Background technology
SIFT characteristic matching technology is the important research content in computer picture and the vision, is all obtaining application widely such as various fields such as image retrieval, Target Recognition, three-dimensional reconstruction and camera pose recoveries.
By SIFT feature description is regarded as higher-dimension Euclidean space Cartesian coordinates and adopted Euclidean distance as the similarity measurement standard, SIFT characteristic matching problem can be converted into the Euclidean space inquiry problem of contiguous geometric point.Define one of (branch and bound) method as most important branch, the k-d data structure is implementation space subdivision and be widely used in adjacent features inquiry work effectively.But along with the increase of characteristic dimension, owing to need each branch of traversal with accurate location matching characteristic, the matching efficiency of this method can descend rapidly.At this problem, people such as Beis have proposed a kind of approximate neighbor method of using Priority Queues, are called BBF (Best Bin First) method.This method can only lost the matching speed that greatly improves high dimensional feature under few precision prerequisite, is widely used in the coupling work of SIFT feature.But because SIFT feature description is very responsive to noise information, along with the increase of characteristic amount and the increase that is distributed in Euclidean space unique point density, the robustness of this method characteristic matching can descend rapidly.
Different with k-d data structure space partition patterns, the vocabulary data structure is cut apart by stratification k-means cluster mode implementation space, this mode makes vocabulary tree structure construction process in fact be equivalent to space nested voronoi cell generative process, thereby has further promoted the range of application of branch's confining method.People such as Nister are applied to the SIFT characteristic matching with the vocabulary data structure, provided a kind of large nuber of images querying method based on the vocabulary tree, but only there is statistical significance in this matching process, can't effectively realize the most contiguous inquiry work of SIFT feature.People such as Schindler further are applied to the vocabulary tree city orientation problem based on image, provided GNP (the Greedy N-Best Paths) method of a kind of similar BBF, in order to realize based on the adjacent features coupling of the SIFT feature of vocabulary tree.But along with the increase of data volume, this method also exists the problem that the coupling robustness reduces.Recently, people such as Dong have provided a kind of two stage matching process based on the vocabulary tree, this method is at first searched key images by the vocabulary tree, utilize key images to carry out characteristic matching between two images then, effectively avoided the problem that the characteristic matching robustness reduces under the big data quantity condition, but this method is the characteristic matching between two images in essence, still can't solve SIFT feature noise-sensitive problem.
Summary of the invention
The technical problem to be solved in the present invention: overcome the deficiencies in the prior art, a kind of SIFT feature matching method of eliminating noise and improving robustness that has is provided.

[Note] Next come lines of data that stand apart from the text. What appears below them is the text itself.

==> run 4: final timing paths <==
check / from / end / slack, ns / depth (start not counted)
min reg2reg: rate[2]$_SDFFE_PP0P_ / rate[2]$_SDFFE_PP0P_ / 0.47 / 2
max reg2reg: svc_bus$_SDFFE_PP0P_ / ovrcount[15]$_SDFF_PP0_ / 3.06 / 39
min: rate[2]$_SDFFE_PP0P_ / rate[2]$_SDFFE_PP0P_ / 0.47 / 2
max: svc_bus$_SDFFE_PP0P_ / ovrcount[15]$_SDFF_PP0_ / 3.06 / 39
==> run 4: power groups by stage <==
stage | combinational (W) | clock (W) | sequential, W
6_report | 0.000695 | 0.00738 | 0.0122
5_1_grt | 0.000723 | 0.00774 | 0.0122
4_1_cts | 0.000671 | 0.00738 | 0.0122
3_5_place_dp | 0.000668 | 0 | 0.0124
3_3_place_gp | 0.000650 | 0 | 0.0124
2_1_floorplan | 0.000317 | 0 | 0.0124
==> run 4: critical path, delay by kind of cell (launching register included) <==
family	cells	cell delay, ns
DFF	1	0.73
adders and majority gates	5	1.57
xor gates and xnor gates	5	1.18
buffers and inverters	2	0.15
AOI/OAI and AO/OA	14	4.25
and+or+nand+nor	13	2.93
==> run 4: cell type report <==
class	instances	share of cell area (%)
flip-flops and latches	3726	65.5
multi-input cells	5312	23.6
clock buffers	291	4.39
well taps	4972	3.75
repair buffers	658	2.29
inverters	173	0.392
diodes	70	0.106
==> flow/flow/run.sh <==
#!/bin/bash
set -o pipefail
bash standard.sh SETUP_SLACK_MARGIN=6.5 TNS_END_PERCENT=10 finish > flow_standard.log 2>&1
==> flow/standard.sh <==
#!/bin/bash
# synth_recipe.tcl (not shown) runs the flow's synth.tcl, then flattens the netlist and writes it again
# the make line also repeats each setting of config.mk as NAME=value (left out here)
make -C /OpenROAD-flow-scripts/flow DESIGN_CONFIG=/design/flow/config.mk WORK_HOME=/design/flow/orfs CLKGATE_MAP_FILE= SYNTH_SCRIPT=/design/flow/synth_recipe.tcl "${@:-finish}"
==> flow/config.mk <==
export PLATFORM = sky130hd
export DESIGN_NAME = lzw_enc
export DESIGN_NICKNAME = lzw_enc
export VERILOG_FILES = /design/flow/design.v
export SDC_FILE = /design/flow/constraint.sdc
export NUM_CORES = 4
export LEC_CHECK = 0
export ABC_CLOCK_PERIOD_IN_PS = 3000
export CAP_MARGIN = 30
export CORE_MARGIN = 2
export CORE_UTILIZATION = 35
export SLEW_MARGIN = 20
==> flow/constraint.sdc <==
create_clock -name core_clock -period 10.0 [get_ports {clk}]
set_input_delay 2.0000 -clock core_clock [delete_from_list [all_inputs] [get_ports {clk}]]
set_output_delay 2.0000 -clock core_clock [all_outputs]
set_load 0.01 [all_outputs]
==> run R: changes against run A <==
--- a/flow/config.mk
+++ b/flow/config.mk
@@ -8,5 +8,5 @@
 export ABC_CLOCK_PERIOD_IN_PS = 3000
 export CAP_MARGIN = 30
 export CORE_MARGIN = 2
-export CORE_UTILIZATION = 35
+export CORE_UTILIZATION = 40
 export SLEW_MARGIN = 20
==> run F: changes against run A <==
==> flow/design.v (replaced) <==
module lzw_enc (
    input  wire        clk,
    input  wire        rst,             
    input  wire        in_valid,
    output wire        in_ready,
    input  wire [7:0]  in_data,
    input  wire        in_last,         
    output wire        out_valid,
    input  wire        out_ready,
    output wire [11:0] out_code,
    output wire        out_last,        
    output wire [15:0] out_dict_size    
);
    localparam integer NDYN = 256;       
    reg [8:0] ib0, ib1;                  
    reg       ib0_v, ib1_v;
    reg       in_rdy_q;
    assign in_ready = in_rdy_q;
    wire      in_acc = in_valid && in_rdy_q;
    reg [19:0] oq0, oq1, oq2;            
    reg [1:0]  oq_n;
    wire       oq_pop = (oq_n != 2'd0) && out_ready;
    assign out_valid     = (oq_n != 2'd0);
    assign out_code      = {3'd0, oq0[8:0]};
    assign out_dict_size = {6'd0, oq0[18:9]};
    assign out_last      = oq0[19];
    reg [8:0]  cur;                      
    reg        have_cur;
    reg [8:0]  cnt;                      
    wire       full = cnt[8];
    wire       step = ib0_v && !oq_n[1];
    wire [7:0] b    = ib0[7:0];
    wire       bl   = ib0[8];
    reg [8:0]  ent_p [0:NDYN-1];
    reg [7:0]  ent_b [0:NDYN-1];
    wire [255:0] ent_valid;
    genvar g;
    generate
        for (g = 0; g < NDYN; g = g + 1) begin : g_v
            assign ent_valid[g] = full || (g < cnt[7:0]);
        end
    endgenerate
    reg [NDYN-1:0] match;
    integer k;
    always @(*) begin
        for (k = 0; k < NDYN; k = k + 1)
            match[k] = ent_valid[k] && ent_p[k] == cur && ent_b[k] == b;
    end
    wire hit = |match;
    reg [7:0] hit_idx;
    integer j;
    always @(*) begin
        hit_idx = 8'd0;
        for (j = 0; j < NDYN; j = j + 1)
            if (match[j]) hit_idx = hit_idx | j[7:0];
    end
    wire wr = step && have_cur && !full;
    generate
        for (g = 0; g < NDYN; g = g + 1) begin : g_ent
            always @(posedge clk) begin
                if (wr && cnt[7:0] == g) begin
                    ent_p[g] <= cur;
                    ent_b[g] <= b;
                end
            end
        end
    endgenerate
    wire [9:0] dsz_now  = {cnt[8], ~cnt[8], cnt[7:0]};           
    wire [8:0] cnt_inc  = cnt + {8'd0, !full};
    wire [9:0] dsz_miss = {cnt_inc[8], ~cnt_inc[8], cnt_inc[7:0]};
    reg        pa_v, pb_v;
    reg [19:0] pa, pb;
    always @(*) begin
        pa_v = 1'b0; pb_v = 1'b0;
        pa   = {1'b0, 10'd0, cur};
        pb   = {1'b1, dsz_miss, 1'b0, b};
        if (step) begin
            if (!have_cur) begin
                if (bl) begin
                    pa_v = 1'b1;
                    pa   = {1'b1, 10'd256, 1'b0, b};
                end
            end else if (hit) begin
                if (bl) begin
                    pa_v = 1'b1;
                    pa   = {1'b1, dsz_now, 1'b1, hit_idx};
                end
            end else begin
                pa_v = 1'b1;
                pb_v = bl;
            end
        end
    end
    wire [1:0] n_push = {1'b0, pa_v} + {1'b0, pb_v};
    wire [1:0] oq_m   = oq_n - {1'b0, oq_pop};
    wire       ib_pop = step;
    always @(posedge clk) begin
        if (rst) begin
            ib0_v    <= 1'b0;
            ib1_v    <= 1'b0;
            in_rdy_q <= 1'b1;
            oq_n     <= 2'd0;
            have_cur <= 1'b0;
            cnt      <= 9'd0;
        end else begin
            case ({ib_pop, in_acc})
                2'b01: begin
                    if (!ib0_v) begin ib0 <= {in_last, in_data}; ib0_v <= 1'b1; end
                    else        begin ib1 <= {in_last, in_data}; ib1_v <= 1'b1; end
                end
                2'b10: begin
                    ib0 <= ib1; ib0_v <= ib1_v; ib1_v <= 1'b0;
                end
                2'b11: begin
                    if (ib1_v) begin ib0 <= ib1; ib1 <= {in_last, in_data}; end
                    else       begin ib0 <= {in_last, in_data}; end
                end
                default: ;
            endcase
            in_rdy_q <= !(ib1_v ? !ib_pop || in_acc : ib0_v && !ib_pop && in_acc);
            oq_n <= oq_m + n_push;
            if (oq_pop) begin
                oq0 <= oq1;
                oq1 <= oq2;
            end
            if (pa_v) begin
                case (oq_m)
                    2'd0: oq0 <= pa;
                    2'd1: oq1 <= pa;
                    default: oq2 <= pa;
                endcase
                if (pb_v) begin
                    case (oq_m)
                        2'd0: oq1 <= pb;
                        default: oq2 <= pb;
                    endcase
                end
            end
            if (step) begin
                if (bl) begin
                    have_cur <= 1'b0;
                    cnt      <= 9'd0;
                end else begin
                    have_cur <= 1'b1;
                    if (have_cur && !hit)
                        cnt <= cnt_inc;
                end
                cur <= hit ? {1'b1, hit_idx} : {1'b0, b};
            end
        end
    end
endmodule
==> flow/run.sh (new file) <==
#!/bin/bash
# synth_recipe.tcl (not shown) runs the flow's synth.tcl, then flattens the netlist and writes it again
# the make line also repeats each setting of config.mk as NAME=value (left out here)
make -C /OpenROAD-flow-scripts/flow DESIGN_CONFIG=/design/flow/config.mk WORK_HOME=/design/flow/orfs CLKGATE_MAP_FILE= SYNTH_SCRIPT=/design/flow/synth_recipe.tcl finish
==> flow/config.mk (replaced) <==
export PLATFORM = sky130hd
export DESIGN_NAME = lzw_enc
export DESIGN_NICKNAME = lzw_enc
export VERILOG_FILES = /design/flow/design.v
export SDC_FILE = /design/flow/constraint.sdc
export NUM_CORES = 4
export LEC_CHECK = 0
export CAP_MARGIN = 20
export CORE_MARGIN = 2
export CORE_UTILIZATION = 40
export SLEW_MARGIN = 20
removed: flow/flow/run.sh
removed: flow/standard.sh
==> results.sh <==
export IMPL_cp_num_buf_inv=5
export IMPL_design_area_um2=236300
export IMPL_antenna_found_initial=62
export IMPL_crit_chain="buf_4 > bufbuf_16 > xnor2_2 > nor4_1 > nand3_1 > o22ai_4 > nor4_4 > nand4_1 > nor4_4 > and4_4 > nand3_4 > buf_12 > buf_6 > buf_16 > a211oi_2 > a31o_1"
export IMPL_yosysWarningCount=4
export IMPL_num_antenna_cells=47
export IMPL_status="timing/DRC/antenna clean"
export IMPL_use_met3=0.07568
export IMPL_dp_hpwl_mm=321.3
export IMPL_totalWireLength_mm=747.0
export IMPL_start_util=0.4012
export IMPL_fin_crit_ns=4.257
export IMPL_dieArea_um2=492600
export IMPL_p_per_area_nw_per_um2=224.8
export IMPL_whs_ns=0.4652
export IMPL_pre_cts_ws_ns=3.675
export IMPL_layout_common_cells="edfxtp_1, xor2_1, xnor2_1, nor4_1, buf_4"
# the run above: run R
What follows belongs to an exercise in optimizing a design on an open flow for small area; a production flow would make more cautious choices. The RTL of this run was laid out without a check of its function. Power and IR drop assume default switching activity.

## design.v

```verilog
module arqe (
    input  wire         clk,
    input  wire         rst,
    input  wire         host_valid,
    input  wire         host_we,
    input  wire [5:0]   host_widx,
    input  wire [31:0]  host_wdata,
    output reg  [31:0]  host_rdata,
    output wire         poll_req,
    output wire [31:0]  poll_dur,
    input  wire         rxd_valid,
    input  wire [127:0] rxd,
    output wire         txd_valid,
    output wire [79:0]  txd,
    input  wire         txd_ready,
    output wire         txb_valid,
    output wire [7:0]   txb,
    input  wire         txb_ready,
    input  wire         rnd_valid,
    input  wire [7:0]   rnd,
    output wire         rnd_ready,
    output reg          lct_valid,
    output reg          lct_start,
    output reg          sev_valid,
    output reg  [40:0]  sev,
    input  wire         lev_valid,
    input  wire         lev_code,
    input  wire         tick,
    output wire         sess_done,
    output wire         sess_abort
);
    localparam [3:0] S_IDLE    = 4'd0,
                     S_I_NEXT  = 4'd1,
                     S_I_SEND  = 4'd2,
                     S_I_WAIT  = 4'd3,
                     S_R_WAIT  = 4'd4,
                     S_R_ACK   = 4'd5,
                     S_R_CHECK = 4'd6,
                     S_DONE    = 4'd7,
                     S_ABORTED = 4'd8;
    localparam [1:0] P_FIRST = 2'd0,    
                     P_FILL  = 2'd1,    
                     P_DESC  = 2'd2,    
                     P_PAY   = 2'd3;    
    localparam [7:0] TYPE_DATA = 8'h00,
                     TYPE_ACK  = 8'h01;
    localparam [7:0] SYM_OK    = 8'h2E,    
                     SYM_HERR  = 8'h78,    
                     SYM_PERR  = 8'h58,    
                     SYM_BADID = 8'h3F,    
                     SYM_TMO   = 8'h54,    
                     SYM_UFL   = 8'h55,    
                     SYM_OFL   = 8'h4F;    
    localparam [15:0] ACK_PAYLEN = 16'd1;
    reg         role;
    reg [31:0]  npkt;
    reg [31:0]  maxatt;
    reg [31:0]  tmo;
    reg [31:0]  poll;
    reg [15:0]  paylen;
    reg [3:0]   state;
    reg         cfgerr;
    reg [16:0]  seq;
    reg [31:0]  attempt;
    reg [31:0]  elapsed;
    reg [63:0]  bytes;
    reg [63:0]  sess_time;
    reg [15:0]  last_id;
    reg         last_valid;
    reg [1:0]   phase;
    reg [15:0]  bcnt;       
    reg [39:0]  fill;       
    wire busy    = (state >= S_I_NEXT) && (state <= S_R_CHECK);
    wire done    = (state == S_DONE);
    wire aborted = (state == S_ABORTED);
    assign sess_done  = done;
    assign sess_abort = aborted;
    wire        rx_present = rxd[0];
    wire        rx_hv      = rxd[1];
    wire        rx_pv      = rxd[2];
    wire [15:0] rx_q       = rxd[47:32];
    wire [15:0] rx_len     = rxd[63:48];
    wire [7:0]  rx_type    = rxd[111:104];
    wire [15:0] rx_seq     = rxd[127:112];
    wire lev_busy = lev_valid && busy;
    wire timed_out = (elapsed >= tmo);
    assign poll_req = ((state == S_I_WAIT && !timed_out) || state == S_R_WAIT) && !lev_valid;
    assign poll_dur = poll;
    wire   poll_fire = poll_req && rxd_valid;
    wire in_tx     = (state == S_I_SEND || state == S_R_ACK);
    wire tx_fill   = in_tx && (phase == P_FILL);
    wire tx_desc   = in_tx && (phase == P_DESC);
    wire tx_pay    = in_tx && (phase == P_PAY);
    wire [15:0] hdr_seq  = (state == S_R_ACK) ? last_id : seq[15:0];
    wire [7:0]  hdr_type = (state == S_R_ACK) ? TYPE_ACK : TYPE_DATA;
    wire [15:0] tx_len   = (state == S_R_ACK) ? ACK_PAYLEN : paylen;
    assign txd_valid = tx_desc;
    assign txd       = {hdr_seq, hdr_type, fill, tx_len};
    assign txb_valid = tx_pay && rnd_valid;
    assign txb       = rnd;
    assign rnd_ready = tx_fill || (tx_pay && txb_ready);
    wire fill_take = tx_fill && rnd_valid;
    wire pay_take  = tx_pay && rnd_valid && txb_ready;
    wire host_wr  = host_valid && host_we;
    wire ctrl_wr  = host_wr && (host_widx == 6'd0) && !busy;
    wire start_rq = ctrl_wr && host_wdata[0];
    wire cfg_ok_i = (npkt <= 32'd65536) && (poll >= 32'd1) && (poll <= tmo) &&
                    (tmo <= 32'h7FFF_FFFF) && (paylen <= 16'hFFFF);
    wire cfg_ok_r = (npkt <= 32'd65536) && (poll >= 32'd1) && (poll <= 32'h7FFF_FFFF);
    wire cfg_ok   = host_wdata[1] ? cfg_ok_r : cfg_ok_i;
    always @(*) begin
        case (host_widx)
            6'd0:    host_rdata = {30'd0, role, 1'b0};
            6'd1:    host_rdata = {23'd0, last_valid, cfgerr, aborted, done, busy, state};
            6'd2:    host_rdata = npkt;
            6'd3:    host_rdata = maxatt;
            6'd4:    host_rdata = tmo;
            6'd5:    host_rdata = poll;
            6'd6:    host_rdata = {16'd0, paylen};
            6'd7:    host_rdata = {15'd0, seq};
            6'd8:    host_rdata = attempt;
            6'd9:    host_rdata = elapsed;
            6'd10:   host_rdata = bytes[31:0];
            6'd11:   host_rdata = bytes[63:32];
            6'd12:   host_rdata = sess_time[31:0];
            6'd13:   host_rdata = sess_time[63:32];
            6'd14:   host_rdata = {16'd0, last_id};
            default: host_rdata = 32'd0;
        endcase
    end
    always @(posedge clk) begin
        if (rst) begin
            role       <= 1'b0;
            npkt       <= 32'd0;
            maxatt     <= 32'd0;
            tmo        <= 32'd0;
            poll       <= 32'd0;
            paylen     <= 16'd0;
            state      <= S_IDLE;
            cfgerr     <= 1'b0;
            seq        <= 17'd0;
            attempt    <= 32'd0;
            elapsed    <= 32'd0;
            bytes      <= 64'd0;
            sess_time  <= 64'd0;
            last_id    <= 16'd0;
            last_valid <= 1'b0;
            phase      <= P_FIRST;
            bcnt       <= 16'd0;
            fill       <= 40'd0;
            lct_valid  <= 1'b0;
            lct_start  <= 1'b0;
            sev_valid  <= 1'b0;
            sev        <= 41'd0;
        end else begin
            lct_valid <= 1'b0;
            sev_valid <= 1'b0;
            if (tick && busy)
                sess_time <= sess_time + 64'd1;
            if (lev_busy) begin
                sev_valid <= 1'b1;
                sev       <= {1'b0, 16'd0, 16'd0, lev_code ? SYM_OFL : SYM_UFL};
            end
            if (host_wr && !busy) begin
                case (host_widx)
                    6'd2: npkt   <= host_wdata;
                    6'd3: maxatt <= host_wdata;
                    6'd4: tmo    <= host_wdata;
                    6'd5: poll   <= host_wdata;
                    6'd6: paylen <= host_wdata[15:0];
                    default: ;
                endcase
            end
            if (ctrl_wr) begin
                role <= host_wdata[1];
                if (start_rq) begin
                    if (cfg_ok) begin
                        cfgerr     <= 1'b0;
                        seq        <= 17'd0;
                        attempt    <= 32'd0;
                        elapsed    <= 32'd0;
                        bytes      <= 64'd0;
                        sess_time  <= 64'd0;
                        last_id    <= 16'd0;
                        last_valid <= 1'b0;
                        phase      <= P_FIRST;
                        bcnt       <= 16'd0;
                        lct_valid  <= 1'b1;
                        lct_start  <= 1'b1;
                        state      <= host_wdata[1] ? S_R_WAIT : S_I_NEXT;
                    end else begin
                        cfgerr <= 1'b1;
                    end
                end
            end
            case (state)
                S_I_NEXT: begin
                    if ({15'd0, seq} < npkt) begin           
                        attempt <= 32'd0;
                        phase   <= P_FIRST;
                        state   <= S_I_SEND;
                    end else begin                           
                        lct_valid <= 1'b1;
                        lct_start <= 1'b0;
                        state     <= S_DONE;
                    end
                end
                S_I_SEND, S_R_ACK: begin
                    case (phase)
                        P_FIRST: begin
                            if (state == S_R_ACK || attempt < maxatt) begin
                                phase <= P_FILL;
                                bcnt  <= 16'd0;
                            end else begin                   
                                lct_valid <= 1'b1;
                                lct_start <= 1'b0;
                                state     <= S_ABORTED;
                            end
                        end
                        P_FILL: begin
                            if (fill_take) begin
                                fill <= {fill[31:0], rnd};
                                if (bcnt == 16'd4) begin
                                    phase <= P_DESC;
                                    bcnt  <= 16'd0;
                                end else begin
                                    bcnt <= bcnt + 16'd1;
                                end
                            end
                        end
                        P_DESC: begin
                            if (txd_ready) begin
                                if (tx_len == 16'd0) begin
                                    phase <= P_FIRST;
                                    if (state == S_R_ACK) begin
                                        state <= S_R_CHECK;
                                    end else begin
                                        attempt <= attempt + 32'd1;
                                        elapsed <= 32'd0;
                                        state   <= S_I_WAIT;
                                    end
                                end else begin
                                    phase <= P_PAY;
                                end
                            end
                        end
                        P_PAY: begin
                            if (pay_take) begin
                                if (bcnt == tx_len - 16'd1) begin
                                    phase <= P_FIRST;
                                    bcnt  <= 16'd0;
                                    if (state == S_R_ACK) begin
                                        state <= S_R_CHECK;
                                    end else begin
                                        attempt <= attempt + 32'd1;
                                        elapsed <= 32'd0;
                                        state   <= S_I_WAIT;
                                    end
                                end else begin
                                    bcnt <= bcnt + 16'd1;
                                end
                            end
                        end
                    endcase
                end
                S_I_WAIT: begin
                    if (timed_out) begin
                        if (!lev_valid) begin                
                            sev_valid <= 1'b1;
                            sev       <= {1'b0, 16'd0, 16'd0, SYM_TMO};
                            phase     <= P_FIRST;
                            state     <= S_I_SEND;
                        end
                    end else if (poll_fire) begin
                        elapsed <= elapsed + poll;
                        if (rx_present) begin
                            if (!rx_hv) begin                
                                sev_valid <= 1'b1;
                                sev       <= {1'b0, 16'd0, 16'd0, SYM_HERR};
                            end else if (rx_type != TYPE_ACK) begin
                            end else if (!rx_pv) begin       
                                sev_valid <= 1'b1;
                                sev       <= {1'b0, 16'd0, 16'd0, SYM_PERR};
                            end else if (rx_seq != seq[15:0]) begin   
                                sev_valid <= 1'b1;
                                sev       <= {1'b0, 16'd0, 16'd0, SYM_BADID};
                            end else begin                   
                                sev_valid <= 1'b1;
                                sev       <= {1'b0, 16'd0, 16'd0, SYM_OK};
                                bytes     <= bytes + {48'd0, paylen};
                                seq       <= seq + 17'd1;
                                state     <= S_I_NEXT;
                            end
                        end
                    end
                end
                S_R_WAIT: begin
                    if (poll_fire && rx_present) begin
                        if (!rx_hv) begin                    
                            sev_valid <= 1'b1;
                            sev       <= {1'b0, 16'd0, 16'd0, SYM_HERR};
                        end else if (rx_type != TYPE_DATA) begin
                        end else if (!rx_pv) begin           
                            sev_valid <= 1'b1;
                            sev       <= {1'b0, 16'd0, 16'd0, SYM_PERR};
                        end else begin                       
                            sev_valid  <= 1'b1;
                            sev        <= {1'b1, rx_seq, rx_q, SYM_OK};
                            bytes      <= bytes + {48'd0, rx_len};
                            last_id    <= rx_seq;
                            last_valid <= 1'b1;
                            phase      <= P_FILL;
                            bcnt       <= 16'd0;
                            state      <= S_R_ACK;
                        end
                    end
                end
                S_R_CHECK: begin
                    if ({17'd0, last_id} == {1'b0, npkt} - 33'd1) begin   
                        lct_valid <= 1'b1;
                        lct_start <= 1'b0;
                        state     <= S_DONE;
                    end else begin                           
                        state <= S_R_WAIT;
                    end
                end
                default: ;
            endcase
            if (host_wr) begin
                case (host_widx)
                    6'd8:  attempt          <= host_wdata;
                    6'd9:  elapsed          <= host_wdata;
                    6'd10: bytes[31:0]      <= host_wdata;
                    6'd11: bytes[63:32]     <= host_wdata;
                    6'd12: sess_time[31:0]  <= host_wdata;
                    6'd13: sess_time[63:32] <= host_wdata;
                    default: ;
                endcase
            end
        end
    end
endmodule
```
This is an optimization exercise on Yosys and OpenROAD, whose aim is small area, not a production implementation.
At most, simulation tests tie the RTL to the original design; equivalence was not proved.
Function not checked in run 4: the RTL went through the layout flow alone.
The clock port is modelled as an ideal driver; clocking choices that lean on that would not hold on a real chip.
Power is estimated from default activity; no workload was simulated.

<file path="config.mk">
export PLATFORM = sky130hd
export DESIGN_NAME = mc3_engine
export DESIGN_NICKNAME = mc3_engine
export VERILOG_FILES = /design/flow/design.v
export SDC_FILE = /design/flow/constraint.sdc
export NUM_CORES = 4
export LEC_CHECK = 0
export CAP_MARGIN = 0
export CORE_MARGIN = 2
export CORE_UTILIZATION = 40
export SLEW_MARGIN = 0
</file>
<file path="constraint.sdc">
create_clock -name core_clock -period 8.0 [get_ports {clk}]
set_input_delay 1.6000 -clock core_clock [delete_from_list [all_inputs] [get_ports {clk}]]
set_output_delay 1.6000 -clock core_clock [all_outputs]
set_load 0.01 [all_outputs]
</file>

The technical solution used in the present invention: based on the robust SIFT feature matching method of data clusters, its characteristics are that step is as follows:
(1) extracts reference image sequence SIFT feature set, to whole SIFT feature sets, distinguish general feature and cluster feature, merging repetition general feature collection by cluster process is cluster feature, the cluster feature descriptor adopts and repeats the equal value representation of general feature descriptor, the average optimisation strategy can greatly be eliminated the influence of noise to the SIFT feature, improves the robustness of characteristic matching;
(2) based on the SIFT feature clustering process of synthetic k-d data structure,, at first choose reference picture 1 and comprise feature set FS[1 given n width of cloth reference picture] and give cluster feature collection FCS with it, generate synthetic k-d data structure.Travel through reference picture 2 then and comprise feature set FS[2] and carry out based on the coupling of synthesizing the k-d data structure with cluster feature collection FCS successively.If the match is successful, merge then that reference picture 2 comprises feature set and the cluster feature set pair should be characterized as new cluster feature.Otherwise this reference picture 2 is comprised feature add cluster feature collection FCS as general feature.Finish reference picture 2 and comprise feature set FS[2] with reference picture 1 comprise feature set FS[1] feature clustering after, comprise feature set FS[3 for reference picture 3~n]~FS[n] repeat this cluster process up to finishing all feature sets.This process only needs iterative step n-1 time, avoids the higher time complexity of images match process in twos;
(3) two stage SIFT feature matching methods, comprise respectively the phase one based on the cluster feature match selection key images process of synthetic k-d data structure and subordinate phase based on characteristic matching process between the image of key images.By the merging of two stage matching characteristic collection, further improved the robustness of characteristic matching.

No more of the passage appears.